I have been mulling over last week’s Gallup Poll finding that 49% of Americans view our government as the greatest threat to their individual liberty. I don’t believe this means that we are on the brink of revolution, but it does encapsulate the pervasive angst about the role and purpose of government that is putting wind in the sails of any candidate who can wear the mantle of “outsider” as we move toward the 2016 Presidential elections. I suspect we are preparing to enter an angry and exceedingly divisive period in American politics for two reasons: pervasive federal government now plays such a huge role in every facet of our lives and these same federal programs and agencies are bankrupting our nation while lavishly rewarding the corrupt and the incompetent. Something has to give.
We are seeing a similar scenario playing out in Illinois at the moment – in our case a staring contest between our Republican Governor and Democratic Legislature over how (and if) to start living within our means. Not surprisingly, much the same fiscal dynamic is playing out in Athens on the Potomac as face the prospect of yet another federal government shutdown. Whether at the federal, state, or local level, I strongly suspect that the collision between entrenched government and empty taxpayer pockets will be the defining political battle for many years to come.
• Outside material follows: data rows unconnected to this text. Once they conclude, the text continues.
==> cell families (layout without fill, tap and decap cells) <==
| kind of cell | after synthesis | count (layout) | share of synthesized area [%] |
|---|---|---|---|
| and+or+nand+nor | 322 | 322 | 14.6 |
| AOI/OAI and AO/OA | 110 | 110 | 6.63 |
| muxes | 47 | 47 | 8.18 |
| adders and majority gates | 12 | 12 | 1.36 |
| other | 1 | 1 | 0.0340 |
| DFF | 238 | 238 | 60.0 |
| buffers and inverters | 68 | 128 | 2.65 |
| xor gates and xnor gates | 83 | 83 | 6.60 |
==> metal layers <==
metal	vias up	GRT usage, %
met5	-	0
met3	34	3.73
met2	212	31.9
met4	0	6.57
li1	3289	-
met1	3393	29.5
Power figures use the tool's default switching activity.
File: config.mk
export PLATFORM = sky130hd
export DESIGN_NAME = accum_norm
export DESIGN_NICKNAME = d
export VERILOG_FILES = /design/src/rtl/accum_norm.sv
export SDC_FILE = /design/constraint.sdc
export NUM_CORES = 1
export LEC_CHECK = 0
export CAP_MARGIN = 30
export CORE_AREA = 5 5 119 121
export CTS_BUF_LIST = sky130_fd_sc_hd__clkbuf_4 sky130_fd_sc_hd__clkbuf_8 sky130_fd_sc_hd__clkbuf_16
export CTS_CLUSTER_SIZE = 12
export DETAILED_ROUTE_END_ITERATION = 10
export DIE_AREA = 0 0 124 126
export PLACE_DENSITY = 0.76
export SETUP_SLACK_MARGIN = 0.05
export SLEW_MARGIN = 40
export SYNTH_ARGS = -nofsm -noshare
export SYNTH_HDL_FRONTEND = slang
export SYNTH_SLANG_ARGS = --single-unit
File: constraint.sdc
create_clock -name clk -period 4.4 [get_ports clk]
set_input_delay 0.44 -clock clk [delete_from_list [all_inputs] [get_ports clk]]
set_output_delay 0.44 -clock clk [all_outputs]
set_load 0.02 [all_outputs]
The outrage over the refusal of Rowan County Clerk Kim Davis to issue same-sex marriage licenses, which Pope Francis seems to agree is proper if it is based on a moral objection driven her religious faith, has got me thinking about the almost insurmountable divide that now seems to exist between the academically-credentialed elite and those of faith. I remember the incredible pleasure with which one Psychology professor whom I used to know in New York repeatedly related the tale of the campus Christian organization’s visit to his office when they read that one of his recent research topics was “religiosity”. As the students expressed their happiness over finding a rare man of faith among the faculty, he leaned back in his chair and coldly explained that he considered religious belief to be “a symptom of profound mental illness” for which he was currently seeking potential treatments. Needless to say, his anecdote always provoked knowing chuckles among his colleagues regarding the undergraduate yokels who actually bothered with something as silly as Christianity – right before everyone refilled their glasses with Chardonnay and discussed their grant applications. Same planet but very different worlds. I am not at all certain how we move toward a respectful dialogue between all involved.